Got you. That's helpful. I'm not trying to put you guys on the spot or anything, but how would you describe the number of parties relative to the 3 to 5 that you mentioned a month ago? Are we still talking roughly about the same number?

We're talking about the same number, yes.

With respect to the market, I think RB has done a pretty good job here of transferring patients over from the oral to the film. How much are guys keeping an eye on, on that process? It would seem like the conversion of patients and scripts from the oral tablet to the film would be something that you would want to almost model in the sense of, if there's people saying or if there's doctors or patients that are saying they're not interested in taking an oral pill. The film is certainly a viable option and you could use that as kind of a roadmap for how you would want to launch your product. Are you guys keeping an eye on that?

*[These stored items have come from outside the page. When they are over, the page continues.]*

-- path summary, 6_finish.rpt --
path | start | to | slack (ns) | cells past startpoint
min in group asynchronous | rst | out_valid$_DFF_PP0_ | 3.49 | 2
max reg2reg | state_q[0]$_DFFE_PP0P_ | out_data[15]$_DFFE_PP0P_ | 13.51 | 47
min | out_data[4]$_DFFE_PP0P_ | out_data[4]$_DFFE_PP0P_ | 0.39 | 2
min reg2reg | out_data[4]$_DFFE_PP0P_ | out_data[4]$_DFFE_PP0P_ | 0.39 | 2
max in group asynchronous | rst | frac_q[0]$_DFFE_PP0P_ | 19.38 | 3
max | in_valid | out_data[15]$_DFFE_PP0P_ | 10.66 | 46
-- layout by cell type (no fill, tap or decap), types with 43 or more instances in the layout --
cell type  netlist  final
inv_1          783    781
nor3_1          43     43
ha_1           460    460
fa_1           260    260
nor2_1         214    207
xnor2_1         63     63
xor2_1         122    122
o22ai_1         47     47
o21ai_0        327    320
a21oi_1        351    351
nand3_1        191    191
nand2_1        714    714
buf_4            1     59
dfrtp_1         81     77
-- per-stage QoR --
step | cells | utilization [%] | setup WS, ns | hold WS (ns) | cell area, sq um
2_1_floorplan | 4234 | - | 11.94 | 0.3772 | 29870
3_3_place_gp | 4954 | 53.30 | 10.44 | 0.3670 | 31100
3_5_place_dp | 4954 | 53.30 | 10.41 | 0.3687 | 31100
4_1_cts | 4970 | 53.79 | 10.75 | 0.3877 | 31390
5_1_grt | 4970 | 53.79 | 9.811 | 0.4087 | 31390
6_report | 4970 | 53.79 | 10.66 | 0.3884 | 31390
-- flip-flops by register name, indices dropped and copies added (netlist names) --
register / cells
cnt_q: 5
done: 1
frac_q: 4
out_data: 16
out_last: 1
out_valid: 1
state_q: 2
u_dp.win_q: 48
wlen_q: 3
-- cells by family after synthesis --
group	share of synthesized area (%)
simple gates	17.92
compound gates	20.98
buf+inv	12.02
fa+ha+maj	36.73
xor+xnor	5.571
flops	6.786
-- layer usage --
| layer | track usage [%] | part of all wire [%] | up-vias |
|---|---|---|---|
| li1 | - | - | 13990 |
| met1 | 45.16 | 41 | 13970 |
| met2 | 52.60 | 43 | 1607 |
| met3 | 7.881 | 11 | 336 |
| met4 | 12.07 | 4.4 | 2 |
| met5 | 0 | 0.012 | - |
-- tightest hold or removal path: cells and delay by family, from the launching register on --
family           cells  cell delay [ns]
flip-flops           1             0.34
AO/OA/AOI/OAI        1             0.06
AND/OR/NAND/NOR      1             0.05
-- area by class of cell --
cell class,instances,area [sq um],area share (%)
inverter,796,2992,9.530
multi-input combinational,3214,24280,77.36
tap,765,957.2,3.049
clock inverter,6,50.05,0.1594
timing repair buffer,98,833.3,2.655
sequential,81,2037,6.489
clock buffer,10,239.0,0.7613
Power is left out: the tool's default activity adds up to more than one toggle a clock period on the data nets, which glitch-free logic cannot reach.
[config.mk]
export PLATFORM = sky130hd
export DESIGN_NAME = seq_multiplier
export DESIGN_NICKNAME = d
export VERILOG_FILES = /design/src/rtl/seq_multiplier_pkg.sv /design/src/rtl/mul_shift_add_core.sv /design/src/rtl/seq_multiplier.sv
export SDC_FILE = /design/constraint.sdc
export NUM_CORES = 1
export LEC_CHECK = 0
export BUFFER_PORTS_ARGS = -buffer_cell sky130_fd_sc_hd__buf_2
export CAP_MARGIN = 20
export CORE_UTILIZATION = 44
export DETAILED_ROUTE_END_ITERATION = 8
export MAX_ROUTING_LAYER = met4
export PLACE_DENSITY = 0.7
export SETUP_SLACK_MARGIN = 0.02
export SYNTH_ARGS = -nofsm -noshare
export SYNTH_HDL_FRONTEND = slang
export SYNTH_SLANG_ARGS = --single-unit
[constraint.sdc]
create_clock -name Clk -period 11.2 [get_ports Clk]
set_input_delay 2.8 -clock Clk [delete_from_list [all_inputs] [get_ports Clk]]
set_output_delay 2.8 -clock Clk [all_outputs]
set_load 0.01 [all_outputs]
[src/rtl/seq_multiplier_pkg.sv]
// Shared definitions for the iterative 64-bit multiplier.
//   DEF_WIDTH  default operand/result width (also the iteration count)
//   OP_*       operation select encodings driven by decode
//   state_t    controller state encoding
//   ZERO_REG   register index that is never written back
//   isHighHalf true when the operation returns the upper product half
package seq_multiplier_pkg;

   localparam int DEF_WIDTH = 64;

   localparam logic [1:0] OP_MUL   = 2'b00;
   localparam logic [1:0] OP_UMULH = 2'b01;
   localparam logic [1:0] OP_SMULH = 2'b10;

   localparam logic [4:0] ZERO_REG = 5'd31;

   typedef enum logic [1:0] {
      ST_IDLE = 2'd0,
      ST_RUN  = 2'd1,
      ST_DONE = 2'd2
   } state_t;

   // Op 11 is reserved and behaves as MUL, so only UMULH/SMULH select high.
   function automatic logic isHighHalf(input logic [1:0] op);
      return (op == OP_UMULH) || (op == OP_SMULH);
   endfunction

endpackage
[src/rtl/tcdm_outst_counter.sv]
// Saturating up/down counter of granted-but-unanswered TCDM requests.
//   clk_i, rst_i  : clock, synchronous active-high reset
//   inc_i         : a request was granted this cycle
//   dec_i         : a response arrived this cycle
//   cnt_o         : current count
//   full_o        : count equals MaxCnt (no further issue allowed)
//   underflow_o   : response arrived while nothing was outstanding
module tcdm_outst_counter #(
  parameter int unsigned MaxCnt = 2,
  parameter int unsigned CntW   = $clog2(MaxCnt + 1)
) (
  input  logic            clk_i,
  input  logic            rst_i,
  input  logic            inc_i,
  input  logic            dec_i,
  output logic [CntW-1:0] cnt_o,
  output logic            full_o,
  output logic            underflow_o
);

  logic [CntW-1:0] cnt_q, cnt_d;
  logic            do_inc, do_dec;

  assign full_o      = (cnt_q == CntW'(MaxCnt));
  assign underflow_o = dec_i && (cnt_q == '0);
  assign cnt_o       = cnt_q;

  always_comb begin
    do_inc = inc_i && !full_o;
    do_dec = dec_i && (cnt_q != '0);
    cnt_d  = cnt_q;
    if (do_inc && !do_dec) begin
      cnt_d = cnt_q + CntW'(1);
    end else if (do_dec && !do_inc) begin
      cnt_d = cnt_q - CntW'(1);
    end
  end

  always_ff @(posedge clk_i) begin
    if (rst_i) begin
      cnt_q <= '0;
    end else begin
      cnt_q <= cnt_d;
    end
  end

endmodule
### config.mk
export PLATFORM = sky130hd
export DESIGN_NAME = trigger_arm
export DESIGN_NICKNAME = d
export VERILOG_FILES = /design/src/rtl/trigger_pkg.sv /design/src/rtl/sync_edge_detect.sv /design/src/rtl/trigger_arm.sv
export SDC_FILE = /design/constraint.sdc
export NUM_CORES = 1
export LEC_CHECK = 0
export ABC_AREA = 1
export CAP_MARGIN = 20
export CORE_MARGIN = 1.5
export CORE_UTILIZATION = 60
export DETAILED_ROUTE_END_ITERATION = 10
export GPL_TIMING_DRIVEN = 0
export PLACE_DENSITY_LB_ADDON = 0.08
export SLEW_MARGIN = 20
export SYNTH_ARGS = -nofsm -noshare
export SYNTH_HDL_FRONTEND = slang
export SYNTH_SLANG_ARGS = --single-unit
### constraint.sdc
create_clock -name i_CLK -period 9.4 [get_ports i_CLK]
set_input_delay 1.88 -clock i_CLK [delete_from_list [all_inputs] [get_ports i_CLK]]
set_output_delay 1.88 -clock i_CLK [all_outputs]
set_load 0.02 [all_outputs]
### src/rtl/trigger_pkg.sv
// Shared definitions for the trigger arming block: FSM states, edge-select codes
// and the event qualification helper.
package trigger_pkg;

    typedef enum logic [1:0] {
        ST_IDLE      = 2'd0,
        ST_ARMED     = 2'd1,
        ST_WAIT_DONE = 2'd2
    } state_t;

    localparam logic [1:0] SEL_RISE  = 2'b00;
    localparam logic [1:0] SEL_FALL  = 2'b01;
    localparam logic [1:0] SEL_BOTH  = 2'b10;
    localparam logic [1:0] SEL_LEVEL = 2'b11;

    function automatic logic event_hit(
        input logic [1:0] sel,
        input logic       rise,
        input logic       fall,
        input logic       level
    );
        logic hit;
        case (sel)
            SEL_RISE: hit = rise;
            SEL_FALL: hit = fall;
            SEL_BOTH: hit = rise | fall;
            default:  hit = level;
        endcase
        return hit;
    endfunction

endpackage

### src/rtl/sync_edge_detect.sv
// Two-flop synchronizer plus history flop; edge and level flags are registered so
// the arming FSM sees a change three edges after it was first sampled.
module sync_edge_detect (
    input  logic clk,
    input  logic rst_n,
    input  logic din,
    output logic rise,
    output logic fall,
    output logic level
);

    logic sync1;
    logic sync2;
    logic hist;

    always_ff @(posedge clk or negedge rst_n) begin
        if (!rst_n) begin
            sync1 <= 1'b0;
            sync2 <= 1'b0;
            hist  <= 1'b0;
            rise  <= 1'b0;
            fall  <= 1'b0;
            level <= 1'b0;
        end else begin
            sync1 <= din;
            sync2 <= sync1;
            hist  <= sync2;
            rise  <= sync2 & ~hist;
            fall  <= ~sync2 & hist;
            level <= sync2;
        end
    end

endmodule
$ cat src/rtl/serial_sub.sv
// Bit-serial N-bit subtractor: one full-subtractor cell plus a borrow flop,
// producing one difference bit per clock (LSB first) under a start/busy/done handshake.
module serial_sub #(
    parameter int N = 8
) (
    input  logic         clk,
    input  logic         reset,
    input  logic         start,
    input  logic [N-1:0] a,
    input  logic [N-1:0] b,
    output logic         busy,
    output logic         done,
    output logic [N-1:0] diff,
    output logic         b_out,
    output logic         ovf,
    output logic [1:0]   state_dbg
);

    localparam int          CW     = (N > 1) ? $clog2(N) : 1;
    localparam logic [CW-1:0] LAST = CW'(N - 1);

    localparam logic [1:0] S_IDLE = 2'd0;
    localparam logic [1:0] S_RUN  = 2'd1;
    localparam logic [1:0] S_DONE = 2'd2;

    logic [1:0]    r_state;
    logic [N-1:0]  r_a_sh;
    logic [N-1:0]  r_b_sh;
    logic [N-1:0]  r_res;
    logic          r_borrow;
    logic [CW-1:0] r_cnt;
    logic          r_a_msb;
    logic          r_b_msb;
    logic [N-1:0]  r_diff;
    logic          r_b_out;
    logic          r_ovf;

    logic w_x;
    logic w_y;
    logic w_d;
    logic w_bo;

    // Full-subtractor cell on the current LSBs and the carried-in borrow.
    assign w_x  = r_a_sh[0];
    assign w_y  = r_b_sh[0];
    assign w_d  = w_x ^ w_y ^ r_borrow;
    assign w_bo = (~w_x & w_y) | (~(w_x ^ w_y) & r_borrow);

    always_ff @(posedge clk) begin
        if (reset) begin
            r_state  <= S_IDLE;
            r_a_sh   <= '0;
            r_b_sh   <= '0;
            r_res    <= '0;
            r_borrow <= 1'b0;
            r_cnt    <= '0;
            r_a_msb  <= 1'b0;
            r_b_msb  <= 1'b0;
            r_diff   <= '0;
            r_b_out  <= 1'b0;
            r_ovf    <= 1'b0;
        end else begin
            case (r_state)
                S_RUN: begin
                    r_res    <= {w_d, r_res[N-1:1]};
                    r_a_sh   <= {1'b0, r_a_sh[N-1:1]};
                    r_b_sh   <= {1'b0, r_b_sh[N-1:1]};
                    r_borrow <= w_bo;
                    r_cnt    <= r_cnt + 1'b1;
                    if (r_cnt == LAST) begin
                        // Last bit: w_d is the result MSB, so publish directly from the cell.
                        r_state <= S_DONE;
                        r_diff  <= {w_d, r_res[N-1:1]};
                        r_b_out <= w_bo;
                        r_ovf   <= (r_a_msb != r_b_msb) & (w_d != r_a_msb);
                    end
                end
                default: begin
                    // IDLE and DONE both accept a new operation.
                    if (start) begin
                        r_state  <= S_RUN;
                        r_a_sh   <= a;
                        r_b_sh   <= b;
                        r_a_msb  <= a[N-1];
                        r_b_msb  <= b[N-1];
                        r_borrow <= 1'b0;
                        r_cnt    <= '0;
                    end else begin
                        r_state <= S_IDLE;
                    end
                end
            endcase
        end
    end

    assign busy      = (r_state == S_RUN);
    assign done      = (r_state == S_DONE);
    assign diff      = r_diff;
    assign b_out     = r_b_out;
    assign ovf       = r_ovf;
    assign state_dbg = r_state;

endmodule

We've certainly looked at the information that has been provided whether it's via [indiscernible] or others, some of the analysts who have been following it. And from what I could tell you and at this stage, the conversion seems to have started to flatten out and it's about half the patients seemed to be on film, and maybe half on the tablet and maybe and it may get to be 60, 40 film and tablets so far. But seems to be in that proportion. The process that they used, which then I think was a very good conversion process, of course, providing a lot of incentives around the conversion to the film. So patients who switched to the film would be given additional incentives, which is very successful in rapidly converting the patients. But in our setting, when you look at the market research that we have done with the physicians and so on, and ask them who are the best patients that they see that they would look to put on long-term therapy such as Probuphine, there are very specific groups of patients and that go over the entire spectrum. Younger patients and new patients, some relapse patients, things like that. So we have the target patient populations as you start commercializing this product. And so the strategy will be more of making certain that the physicians are well-trained and can successfully convert patients over from the film or tablet formulation. But the patient has to be the ones that are, the appropriate ones, who fit the profile that have -- that doctors believe will be most successful and beneficial with that treatment. So [indiscernible].

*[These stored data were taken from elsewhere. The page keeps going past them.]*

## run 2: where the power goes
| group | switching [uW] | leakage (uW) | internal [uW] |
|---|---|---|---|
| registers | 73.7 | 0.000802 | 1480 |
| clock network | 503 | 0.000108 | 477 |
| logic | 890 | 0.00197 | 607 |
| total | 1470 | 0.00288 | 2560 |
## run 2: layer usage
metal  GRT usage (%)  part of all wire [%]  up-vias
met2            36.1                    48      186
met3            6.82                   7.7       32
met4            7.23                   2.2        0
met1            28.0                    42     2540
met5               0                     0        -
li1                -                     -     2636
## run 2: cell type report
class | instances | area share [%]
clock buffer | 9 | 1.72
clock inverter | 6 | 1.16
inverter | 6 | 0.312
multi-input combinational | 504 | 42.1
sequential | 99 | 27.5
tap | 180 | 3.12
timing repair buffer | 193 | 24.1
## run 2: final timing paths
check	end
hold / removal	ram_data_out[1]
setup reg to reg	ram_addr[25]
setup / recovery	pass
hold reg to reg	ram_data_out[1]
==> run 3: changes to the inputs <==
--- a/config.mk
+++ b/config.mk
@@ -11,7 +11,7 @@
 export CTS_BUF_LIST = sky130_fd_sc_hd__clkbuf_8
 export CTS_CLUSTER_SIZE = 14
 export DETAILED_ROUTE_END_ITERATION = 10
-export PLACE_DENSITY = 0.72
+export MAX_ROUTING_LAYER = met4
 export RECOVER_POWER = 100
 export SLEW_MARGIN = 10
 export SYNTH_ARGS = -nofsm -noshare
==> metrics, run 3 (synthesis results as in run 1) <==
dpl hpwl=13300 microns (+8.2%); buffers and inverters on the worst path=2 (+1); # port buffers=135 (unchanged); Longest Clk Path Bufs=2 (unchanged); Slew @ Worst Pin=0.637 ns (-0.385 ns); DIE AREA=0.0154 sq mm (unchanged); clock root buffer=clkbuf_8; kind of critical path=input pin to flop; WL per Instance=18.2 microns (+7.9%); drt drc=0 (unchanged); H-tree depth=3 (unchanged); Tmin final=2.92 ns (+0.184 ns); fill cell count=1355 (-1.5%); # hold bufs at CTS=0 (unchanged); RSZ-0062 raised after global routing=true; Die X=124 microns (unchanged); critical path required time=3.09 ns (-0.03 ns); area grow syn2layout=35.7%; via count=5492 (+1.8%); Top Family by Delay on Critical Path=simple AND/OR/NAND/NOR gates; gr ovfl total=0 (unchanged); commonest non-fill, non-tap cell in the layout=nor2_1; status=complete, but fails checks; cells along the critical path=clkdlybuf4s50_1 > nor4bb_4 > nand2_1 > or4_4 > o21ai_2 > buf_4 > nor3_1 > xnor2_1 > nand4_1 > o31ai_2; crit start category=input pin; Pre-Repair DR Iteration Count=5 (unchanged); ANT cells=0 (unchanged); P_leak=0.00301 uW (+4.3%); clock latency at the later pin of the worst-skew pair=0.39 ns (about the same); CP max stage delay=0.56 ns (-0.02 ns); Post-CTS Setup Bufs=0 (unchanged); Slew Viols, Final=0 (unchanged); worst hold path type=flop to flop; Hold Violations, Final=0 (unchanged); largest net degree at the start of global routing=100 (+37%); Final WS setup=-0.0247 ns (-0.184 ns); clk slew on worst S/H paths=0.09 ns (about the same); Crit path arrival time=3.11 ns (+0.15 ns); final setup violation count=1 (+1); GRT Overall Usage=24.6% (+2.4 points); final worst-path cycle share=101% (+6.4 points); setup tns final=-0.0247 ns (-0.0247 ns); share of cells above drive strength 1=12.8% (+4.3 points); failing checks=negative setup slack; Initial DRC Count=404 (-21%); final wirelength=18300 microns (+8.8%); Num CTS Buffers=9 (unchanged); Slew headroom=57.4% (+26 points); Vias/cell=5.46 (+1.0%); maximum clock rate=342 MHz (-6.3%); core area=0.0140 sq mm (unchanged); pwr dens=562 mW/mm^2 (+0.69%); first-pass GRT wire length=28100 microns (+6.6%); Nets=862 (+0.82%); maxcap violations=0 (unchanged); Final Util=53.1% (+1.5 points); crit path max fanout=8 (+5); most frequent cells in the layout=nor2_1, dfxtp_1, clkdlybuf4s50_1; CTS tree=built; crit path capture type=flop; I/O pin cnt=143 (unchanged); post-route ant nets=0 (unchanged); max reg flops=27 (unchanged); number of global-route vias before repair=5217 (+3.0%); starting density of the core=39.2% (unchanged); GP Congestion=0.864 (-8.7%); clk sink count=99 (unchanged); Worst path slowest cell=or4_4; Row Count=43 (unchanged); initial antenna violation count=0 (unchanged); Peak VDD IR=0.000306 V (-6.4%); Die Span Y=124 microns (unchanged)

So safe to say that even within the patients that are on the oral tablet or patients that are on the film, there's still significant opportunity to go after these -- either/or patients with products?

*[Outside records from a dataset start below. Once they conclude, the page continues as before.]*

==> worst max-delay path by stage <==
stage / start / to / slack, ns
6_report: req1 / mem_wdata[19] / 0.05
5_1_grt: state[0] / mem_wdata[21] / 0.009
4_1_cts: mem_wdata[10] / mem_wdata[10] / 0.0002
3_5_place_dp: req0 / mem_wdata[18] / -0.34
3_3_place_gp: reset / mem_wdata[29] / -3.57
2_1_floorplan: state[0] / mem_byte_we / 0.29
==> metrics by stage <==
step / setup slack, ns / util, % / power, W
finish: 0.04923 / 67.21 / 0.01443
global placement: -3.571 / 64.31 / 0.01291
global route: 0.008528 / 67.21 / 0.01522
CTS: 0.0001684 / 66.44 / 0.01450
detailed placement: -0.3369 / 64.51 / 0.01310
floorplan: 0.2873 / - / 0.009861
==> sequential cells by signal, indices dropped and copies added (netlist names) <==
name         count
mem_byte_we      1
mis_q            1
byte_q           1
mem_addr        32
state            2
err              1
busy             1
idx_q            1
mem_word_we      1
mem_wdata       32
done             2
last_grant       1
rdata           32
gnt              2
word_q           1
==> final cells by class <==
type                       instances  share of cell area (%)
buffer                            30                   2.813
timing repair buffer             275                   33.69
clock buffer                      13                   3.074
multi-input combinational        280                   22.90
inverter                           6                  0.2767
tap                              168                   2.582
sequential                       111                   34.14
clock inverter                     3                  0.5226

Absolutely. Either/or. And Kate?

Jason, that's a good point. And just judging by the response that I've had at some of the medical conferences that I've attended this year, there's a really high level of interest among clinicians that attend these conferences and the fact that they already have patients that they can imagine who would be appropriate for this treatment and they're just waiting for an approved product and waiting for the training that will allow them and enable them to treat patients. So it's not a difficult thing to -- once the clinicians understand the data and the process to get them interested and for them to immediately conjure up which of their patients will be appropriate.

And ladies and gentlemen, at this time we have no further questions in the queue. I would like to turn the conference back to Mr. Sunil Bhonsle for any additional or closing remarks.

Thank you, Keith. And thank you all, for participating in this call. We remain confident in our belief that Probuphine, once approved for marketing, could be a revolutionary new treatment for opioid dependence and we certainly appreciate your ongoing support. Bye.

Ladies and gentlemen, this does conclude today's conference. We appreciate your participation. You may disconnect at this time.